Massachusetts regulators in 2004 proposed a formal reprimand for a company now linked to deadly meningitis outbreak, but they never delivered it after the company protested the reprimand could be "fatal to the business."
The sanction by the Board of Registration in Pharmacy was included in a proposed consent agreement that was meant to resolve complaints against the New England Compounding Center in Framingham. The complaints included a failure to meet accepted standards for making the same steroid that's been connected to the outbreak.
The agreement was among documents released this week by the state Department of Health that provide more details about past incidents at NECC, which was shut down in the wake of the fungal meningitis outbreak that has reached 17 states, sickening 317 people, 24 of whom have died. The outbreak has been linked to a steroid made by the NECC and taken mainly for back pain. Compounding pharmacies like NECC custom mix solutions in doses or forms generally not commercially available.
The state has now moved to revoke NECC's license, but the reprimand represents a missed opportunity to crack down on the lab years before the current outbreak.
The proposed consent agreement, sent to owner Barry Cadden for review in October 2004, included the reprimand and a three-year probationary period for the company's registration and Cadden's license.
In its response, the company's attorney wrote that the board's dealings with the company were "a success story" and a reprimand was unwarranted.
"The collateral consequences to many, if not all of NECC's 42 other licenses (to operate in other states), would be potentially fatal to the business," attorney Paul Cirel wrote.
"Such a catastrophe is clearly not the intended result of the Board's proposed reprimand, nor is it warranted in this case," Cirel wrote. "The Board's mandate is to protect the public health safety and welfare, not punish the licensees."
In a footnote, he wrote, "Once disclosed, the reprimand will surely result in inquiries/investigations in those other jurisdictions. Regardless of the derivative actions taken, the attendant legal and administrative costs will be devastating."
The case ended without disciplinary action as part of a different consent agreement reached with the board in 2006.
Cirel did not respond to requests for comment from The Associated Press.
Alec Loftus, a spokesman for the state's office of health and human services, said the state has expanded its investigation to include how the 2006 consent agreement was reached, including why the board never issued the reprimand and whether that was related to the protest from the company.
The agreement was signed under then-Gov. Mitt Romney's administration, but some members from that time remain on the pharmacy board.
"All options are on the table, and no actions have been ruled out," Loftus said. "We won't be satisfied until all of those responsible for these troubling events are held accountable."
He added that the state was still compiling information on how frequently formal reprimands are given.
Loyd V. Allen Jr., editor of the International Journal of Pharmaceutical Compounding, said the proposed three years' probation indicates the board considered the violations very serious. He said a plea from the company should have been irrelevant to the board's decision.
"Whether or not it's going to be hurtful or harmful to the business shouldn't really be the issue if patient safety is on the line," Allen said.
The pharmacy board recommended the reprimand after an investigation that followed a confidential report filed with a U.S. Food and Drug Administration district office in Stoneham in 2002. The report alleged that two patients had an unspecified "adverse effect" after taking an NECC compounded Betamethasone Repository Injection, a steroid used to treat joint pain and arthritis that's different from the one linked to the current meningitis outbreak.

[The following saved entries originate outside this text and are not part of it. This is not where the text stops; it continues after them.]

`src/logic/vconv_consts.svh`:
```
/*
 * register indices, field positions, mode codes, reset values and timing counts
 * of the virtual converter mapping, overrange and threshold detect block.
 * assumes: registers sit at byte address = 4 * index on a 32-bit apb bus.
 */
`ifndef VCONV_CONSTS_SVH
`define VCONV_CONSTS_SVH

// register indices (byte address is four times the index)
`define IDX_APP_MODE     12'h200
`define IDX_DEC_RATIO    12'h201
`define IDX_UPPER_LO     12'h247
`define IDX_UPPER_HI     12'h248
`define IDX_LOWER_LO     12'h249
`define IDX_LOWER_HI     12'h24a
`define IDX_DWELL_LO     12'h24b
`define IDX_DWELL_HI     12'h24c
`define IDX_DETECT_CTRL  12'h559
`define IDX_OVR_CLEAR    12'h562
`define IDX_OVR_STATUS   12'h563
`define IDX_IRQ_STATUS   12'h600
`define IDX_IRQ_CLEAR    12'h601
`define IDX_IRQ_ENABLE   12'h602

// field positions
`define MODE_MSB         3
`define QIGN_BIT         5
`define DEC_MSB          2
`define FD_EN_BIT        0
`define THR_W            13
`define THR_HI_MSB       4
`define IRQ_FD_A         0
`define IRQ_FD_B         1
`define IRQ_OVR          2
`define IRQ_W            3

// chip operating mode codes
`define MODE_ONE_DDC     4'h1
`define MODE_TWO_DDC     4'h2
`define MODE_FOUR_DDC    4'h3
`define MODE_REQUANT     4'h7
`define MODE_VAR_RANGE   4'h8

// reset values and limits
`define RST_BYTE         8'h00
`define RST_WORD         16'h0000
`define DWELL_MIN        16'h0001
`define DEC_MAX_CODE     3'h4
`define APB_ADDR_W       14

// threshold flag latency from input sample to pin, and the two front stages
`define DETECT_LATENCY   28
`define DETECT_FRONT     2

`endif

```
`src/logic/vconv_pkg.sv`:
```
/*
 * types shared by the virtual converter block.
 * assumes: nothing beyond the constants header.
 */
package vconv_pkg;
    // hysteresis state of one threshold detector
    typedef enum logic [1:0] {
        FD_QUIET  = 2'b01,
        FD_RAISED = 2'b10
    } fd_state_t;
endpackage

```
`src/logic/vconv_map_overrange_fast_detect.sv`:
```
/*
 * virtual converter mapping, sticky overrange status and two-channel
 * threshold detect with dwell hysteresis, behind an apb register slave.
 * assumes: adc, downconverter and overrange inputs come from logic on pclk,
 * already aligned sample for sample; a downstream receiver takes the outputs.
 */
// The APB register port is this design's own decision.
// How it works
// - mode from bits 3:0, q-ignore bit 5
// - decimation field sets output sample rate
// - each stream is one of eight converters
// - downconverter gives i/q pair or i only
// - modes 1,2,3 use one, two, four downconverters
// - complex: i on 2n, q on 2n+1
// - requantizer/range modes with q-ignore clear: a on 0, b on 1
// - overrange pins with sample data latency
// - sticky overrange bit per virtual converter
// - detect runs only when control enables it
// - flag set when magnitude exceeds upper threshold
// - flag clears after dwell below lower threshold
// - flag pin follows sample by 28 cycles
// - 13-bit lower threshold, full resolution compare
// - dwell 1 to 65535 cycles, two registers
// - independent detector and pin per channel
`include "vconv_consts.svh"
`timescale 1ns/1ns
`default_nettype none

module vconv_map_overrange_fast_detect
    import vconv_pkg::*;
#(
    parameter int AW = 14, // adc sample width
    parameter int SW = 16  // virtual converter sample width
) (
    // clock and reset
    input  wire logic                  pclk,
    input  wire logic                  presetn,
    // apb slave
    input  wire logic                  psel,
    input  wire logic                  penable,
    input  wire logic                  pwrite,
    input  wire logic [`APB_ADDR_W-1:0] paddr,
    input  wire logic [31:0]           pwdata,
    output logic [31:0]                prdata,
    output logic                       pready,
    output logic                       pslverr,
    // adc sample streams and overrange
    input  wire logic [AW-1:0]         adc_a_data,
    input  wire logic [AW-1:0]         adc_b_data,
    input  wire logic                  adc_a_ovr,
    input  wire logic                  adc_b_ovr,
    // downconverter channel outputs, channel n in slice n
    input  wire logic [4*SW-1:0]       ddc_i_data,
    input  wire logic [4*SW-1:0]       ddc_q_data,
    input  wire logic [3:0]            ddc_ovr,
    // virtual converter outputs
    output logic [8*SW-1:0]            vconv_data,
    output logic [7:0]                 vconv_valid,
    output logic [1:0]                 clip_status_pins,
    output logic                       threshold_flag_pin_a,
    output logic                       threshold_flag_pin_b,
    output logic                       irq
);
    localparam int FD_DLY = `DETECT_LATENCY - `DETECT_FRONT;

    // refuse widths the logic cannot serve
    initial begin
        if (AW < `THR_W + 1 || SW <= AW) begin
            $error("vconv: need AW > 13 and SW > AW");
        end
    end

    // true when virtual converter k carries a stream in the given mode
    function automatic logic vc_active(input logic [3:0] mode, input logic qign,
                                       input logic [2:0] k);
        logic [3:0] lim;
        lim = 4'h0;
        case (mode)
            `MODE_ONE_DDC:  lim = 4'h1;
            `MODE_TWO_DDC:  lim = 4'h2;
            `MODE_FOUR_DDC: lim = 4'h4;
            `MODE_REQUANT,
            `MODE_VAR_RANGE: lim = qign ? 4'h0 : 4'h1;
            default:        lim = 4'h0;
        endcase
        if (!qign) begin
            lim = 4'(lim << 1);
        end
        return {1'b0, k} < lim;
    endfunction

    // register match on an aligned word
    function automatic logic hit(input logic [`APB_ADDR_W-1:0] a, input logic [11:0] idx);
        return (a[1:0] == 2'h0) && (a[`APB_ADDR_W-1:2] == idx);
    endfunction

    // register storage
    logic [7:0]          app_mode_ff, dec_ratio_ff, detect_ctrl_ff, ovr_clear_ff, ovr_sts_ff;
    logic [15:0]         upper_ff, lower_ff, dwell_ff;
    logic [`IRQ_W-1:0]   irq_sts_ff, irq_en_ff;
    logic [31:0]         prdata_ff;
    logic                pready_ff, pslverr_ff, irq_ff;

    logic                setup, wr_en;
    logic [31:0]         nxt_rdata;
    logic                nxt_err;

    assign setup = psel && !penable;
    assign wr_en = psel && penable && pready_ff && pwrite;

    // read mux and unmapped detect, evaluated in the setup cycle
    always_comb begin
        nxt_rdata = 32'h0000_0000;
        nxt_err   = 1'b0;
        if      (hit(paddr, `IDX_APP_MODE))    nxt_rdata[7:0] = app_mode_ff;
        else if (hit(paddr, `IDX_DEC_RATIO))   nxt_rdata[7:0] = dec_ratio_ff;
        else if (hit(paddr, `IDX_UPPER_LO))    nxt_rdata[7:0] = upper_ff[7:0];
        else if (hit(paddr, `IDX_UPPER_HI))    nxt_rdata[7:0] = upper_ff[15:8];
        else if (hit(paddr, `IDX_LOWER_LO))    nxt_rdata[7:0] = lower_ff[7:0];
        else if (hit(paddr, `IDX_LOWER_HI))    nxt_rdata[7:0] = lower_ff[15:8];
        else if (hit(paddr, `IDX_DWELL_LO))    nxt_rdata[7:0] = dwell_ff[7:0];
        else if (hit(paddr, `IDX_DWELL_HI))    nxt_rdata[7:0] = dwell_ff[15:8];
        else if (hit(paddr, `IDX_DETECT_CTRL)) nxt_rdata[7:0] = detect_ctrl_ff;
        else if (hit(paddr, `IDX_OVR_CLEAR))   nxt_rdata[7:0] = ovr_clear_ff;
        else if (hit(paddr, `IDX_OVR_STATUS))  nxt_rdata[7:0] = ovr_sts_ff;
        else if (hit(paddr, `IDX_IRQ_STATUS))  nxt_rdata[`IRQ_W-1:0] = irq_sts_ff;
        else if (hit(paddr, `IDX_IRQ_CLEAR))   nxt_rdata = 32'h0000_0000;
        else if (hit(paddr, `IDX_IRQ_ENABLE))  nxt_rdata[`IRQ_W-1:0] = irq_en_ff;
        else                                   nxt_err = 1'b1;
    end

    // apb answer: ready in the first access cycle, data and error registered
    always_ff @(posedge pclk or negedge presetn) begin
        if (!presetn) begin
            pready_ff  <= 1'b0;
            prdata_ff  <= 32'h0000_0000;
            pslverr_ff <= 1'b0;
        end else begin
            pready_ff  <= setup;
            prdata_ff  <= setup ? nxt_rdata : 32'h0000_0000;
            pslverr_ff <= setup && nxt_err;
        end
    end

    // software configuration registers
    always_ff @(posedge pclk or negedge presetn) begin
        if (!presetn) begin
            app_mode_ff    <= `RST_BYTE;
            dec_ratio_ff   <= `RST_BYTE;
            upper_ff       <= `RST_WORD;
            lower_ff       <= `RST_WORD;
            dwell_ff       <= `DWELL_MIN;
            detect_ctrl_ff <= `RST_BYTE;
            ovr_clear_ff   <= `RST_BYTE;
            irq_en_ff      <= '0;
        end else if (wr_en) begin
            if (hit(paddr, `IDX_APP_MODE))    app_mode_ff     <= pwdata[7:0];
            if (hit(paddr, `IDX_DEC_RATIO))   dec_ratio_ff    <= pwdata[7:0];
            if (hit(paddr, `IDX_UPPER_LO))    upper_ff[7:0]   <= pwdata[7:0];
            if (hit(paddr, `IDX_UPPER_HI))    upper_ff[15:8]  <= pwdata[7:0];
            if (hit(paddr, `IDX_LOWER_LO))    lower_ff[7:0]   <= pwdata[7:0];
            if (hit(paddr, `IDX_LOWER_HI))    lower_ff[15:8]  <= pwdata[7:0];
            if (hit(paddr, `IDX_DWELL_LO))    dwell_ff[7:0]   <= pwdata[7:0];
            if (hit(paddr, `IDX_DWELL_HI))    dwell_ff[15:8]  <= pwdata[7:0];
            if (hit(paddr, `IDX_DETECT_CTRL)) detect_ctrl_ff  <= pwdata[7:0];
            if (hit(paddr, `IDX_OVR_CLEAR))   ovr_clear_ff    <= pwdata[7:0];
            if (hit(paddr, `IDX_IRQ_ENABLE))  irq_en_ff       <= pwdata[`IRQ_W-1:0];
        end
    end

    // decoded controls
    logic [3:0]          mode;
    logic                qign, fd_en;
    logic [3:0]          dec_lim;
    logic [`THR_W-1:0]   upper_thr, lower_thr;
    logic [15:0]         dwell_eff;
    assign mode      = app_mode_ff[`MODE_MSB:0];
    assign qign      = app_mode_ff[`QIGN_BIT];
    assign dec_lim   = (dec_ratio_ff[`DEC_MSB:0] <= `DEC_MAX_CODE) ?
                       4'((5'h01 << dec_ratio_ff[`DEC_MSB:0]) - 5'h01) : 4'h0;
    assign fd_en     = detect_ctrl_ff[`FD_EN_BIT];
    assign upper_thr = {upper_ff[8+`THR_HI_MSB:8], upper_ff[7:0]};
    assign lower_thr = {lower_ff[8+`THR_HI_MSB:8], lower_ff[7:0]};
    assign dwell_eff = (dwell_ff == `RST_WORD) ? `DWELL_MIN : dwell_ff;

    // decimation strobe: one output sample every ratio input samples
    logic [3:0] dec_cnt_ff;
    logic       strobe;
    assign strobe = (dec_cnt_ff == 4'h0);
    always_ff @(posedge pclk or negedge presetn) begin
        if (!presetn) begin
            dec_cnt_ff <= 4'h0;
        end else begin
            dec_cnt_ff <= (dec_cnt_ff >= dec_lim) ? 4'h0 : 4'(dec_cnt_ff + 4'h1);
        end
    end

    // virtual converter mapping, one slice per converter
    logic [8*SW-1:0] vconv_data_ff;
    logic [7:0]      vconv_valid_ff, vc_ovr;
    genvar k;
    generate
        for (k = 0; k < 8; k++) begin : g_vc
            localparam int NI = k % 4;       // downconverter when q is ignored
            localparam int NC = k / 2;       // downconverter when complex
            logic [SW-1:0] sel;
            logic          act, src_ovr;
            assign act = vc_active(mode, qign, 3'(k));
            always_comb begin
                sel     = '0;
                src_ovr = 1'b0;
                if (mode == `MODE_REQUANT || mode == `MODE_VAR_RANGE) begin
                    if (k == 0) begin
                        sel     = {{(SW-AW){adc_a_data[AW-1]}}, adc_a_data};
                        src_ovr = adc_a_ovr;
                    end else begin
                        sel     = {{(SW-AW){adc_b_data[AW-1]}}, adc_b_data};
                        src_ovr = adc_b_ovr;
                    end
                end else if (qign) begin
                    sel     = ddc_i_data[NI*SW +: SW];
                    src_ovr = ddc_ovr[NI];
                end else begin
                    sel     = (k % 2 == 1) ? ddc_q_data[NC*SW +: SW] : ddc_i_data[NC*SW +: SW];
                    src_ovr = ddc_ovr[NC];
                end
            end
            assign vc_ovr[k] = act && strobe && src_ovr;
            always_ff @(posedge pclk or negedge presetn) begin
                if (!presetn) begin
                    vconv_data_ff[k*SW +: SW] <= '0;
                    vconv_valid_ff[k]         <= 1'b0;
                end else begin
                    vconv_data_ff[k*SW +: SW] <= (act && strobe) ? sel : '0;
                    vconv_valid_ff[k]         <= act && strobe;
                end
            end
        end
    endgenerate

    // overrange pins, one stage like the sample path
    logic [1:0] clip_ff;
    always_ff @(posedge pclk or negedge presetn) begin
        if (!presetn) begin
            clip_ff <= 2'h0;
        end else begin
            clip_ff <= {adc_b_ovr, adc_a_ovr};
        end
    end

    // sticky overrange status; a new event wins over a clear in the same cycle
    always_ff @(posedge pclk or negedge presetn) begin
        if (!presetn) begin
            ovr_sts_ff <= `RST_BYTE;
        end else begin
            ovr_sts_ff <= (ovr_sts_ff & ~ovr_clear_ff) | vc_ovr;
        end
    end

    // per channel threshold detectors
    logic [1:0] fd_pin, fd_rise;
    genvar c;
    generate
        for (c = 0; c < 2; c++) begin : g_fd
            logic [AW-1:0]    raw, mag, mag_ff;
            logic [15:0]      dwl_ff;
            logic [FD_DLY-1:0] dly_ff;
            fd_state_t        st_ff;
            logic             above, below;
            assign raw   = (c == 0) ? adc_a_data : adc_b_data;
            assign mag   = raw[AW-1] ? AW'(~raw + 1'b1) : raw;
            assign above = mag_ff > AW'(upper_thr);
            assign below = mag_ff < AW'(lower_thr);
            // magnitude stage
            always_ff @(posedge pclk or negedge presetn) begin
                if (!presetn) begin
                    mag_ff <= '0;
                end else begin
                    mag_ff <= mag;
                end
            end
            // hysteresis state and dwell count
            always_ff @(posedge pclk or negedge presetn) begin
                if (!presetn) begin
                    st_ff  <= FD_QUIET;
                    dwl_ff <= `RST_WORD;
                end else begin
                    case (st_ff)
                        FD_QUIET: begin
                            dwl_ff <= `RST_WORD;
                            if (fd_en && above) begin
                                st_ff <= FD_RAISED;
                            end
                        end
                        FD_RAISED: begin
                            if (!fd_en) begin
                                st_ff  <= FD_QUIET;
                                dwl_ff <= `RST_WORD;
                            end else if (!below) begin
                                dwl_ff <= `RST_WORD;
                            end else if (dwl_ff >= dwell_eff) begin
                                st_ff  <= FD_QUIET;
                                dwl_ff <= `RST_WORD;
                            end else begin
                                dwl_ff <= 16'(dwl_ff + 16'h0001);
                            end
                        end
                        default: begin
                            st_ff  <= FD_QUIET;
                            dwl_ff <= `RST_WORD;
                        end
                    endcase
                end
            end
            // delay line to the pin
            always_ff @(posedge pclk or negedge presetn) begin
                if (!presetn) begin
                    dly_ff <= '0;
                end else begin
                    dly_ff <= {dly_ff[FD_DLY-2:0], st_ff == FD_RAISED};
                end
            end
            assign fd_pin[c]  = dly_ff[FD_DLY-1];
            assign fd_rise[c] = dly_ff[FD_DLY-2] && !dly_ff[FD_DLY-1];

        end
    endgenerate

    // interrupt status, clear by writing ones; set wins over clear
    logic [`IRQ_W-1:0] irq_ev, irq_clr;
    assign irq_ev  = {(|vc_ovr), fd_rise[1], fd_rise[0]};
    assign irq_clr = (wr_en && hit(paddr, `IDX_IRQ_CLEAR)) ? pwdata[`IRQ_W-1:0] : '0;
    always_ff @(posedge pclk or negedge presetn) begin
        if (!presetn) begin
            irq_sts_ff <= '0;
            irq_ff     <= 1'b0;
        end else begin
            irq_sts_ff <= (irq_sts_ff & ~irq_clr) | irq_ev;
            irq_ff     <= |(irq_sts_ff & irq_en_ff);
        end
    end

    // output ports
    assign prdata               = prdata_ff;
    assign pready               = pready_ff;
    assign pslverr              = pslverr_ff;
    assign vconv_data           = vconv_data_ff;
    assign vconv_valid          = vconv_valid_ff;
    assign clip_status_pins     = clip_ff;
    assign threshold_flag_pin_a = fd_pin[0];
    assign threshold_flag_pin_b = fd_pin[1];
    assign irq                  = irq_ff;
endmodule

`default_nettype wire

```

A subsequent inspector's report, completed in March 2004 after numerous interactions between the state and NECC, said a toxin had been found in the drug and the company couldn't produce various records about the drug, including test results on its sterility. Similar problems have been uncovered in a preliminary investigation of NECC prompted by the outbreak, including failure to sterilize its products long enough and inadequate testing of its sterilization equipment.
The inspector's report also noted the FDA had notified the state pharmacy board in October 2002 about "a second incident" involving a drug the company had produced, methylprednisolone acetate, which is the same steroid linked to the outbreak.
The report offered no details about that incident. But the FDA report to Massachusetts came three months after New York resident William Koch became sick with bacterial meningitis after receiving an injection of the same steroid, made at NECC. He died as a result in 2004 and NECC later settled a lawsuit in the case.
Some circumstantial evidence points to Koch's involvement in the second incident. For instance, the October 2002 complaint was the only one involving methylprednisolone acetate in the year he got sick, according to a timeline of complaints against NECC that was released Monday among the Department of Public Health documents. That complaint also originated in New York, where Koch lived.
The FDA said it could not give details about what it told Massachusetts in October 2002, so it could not be definitively confirmed that Koch was involved in the second incident.
The inspector's report said that a re-inspection of NECC showed it had corrected its problems by 2004. But the inspector cited previous concerns against the agency dating from 1999, and wrote: "It is this investigator's opinion that a formal reprimand should be issued."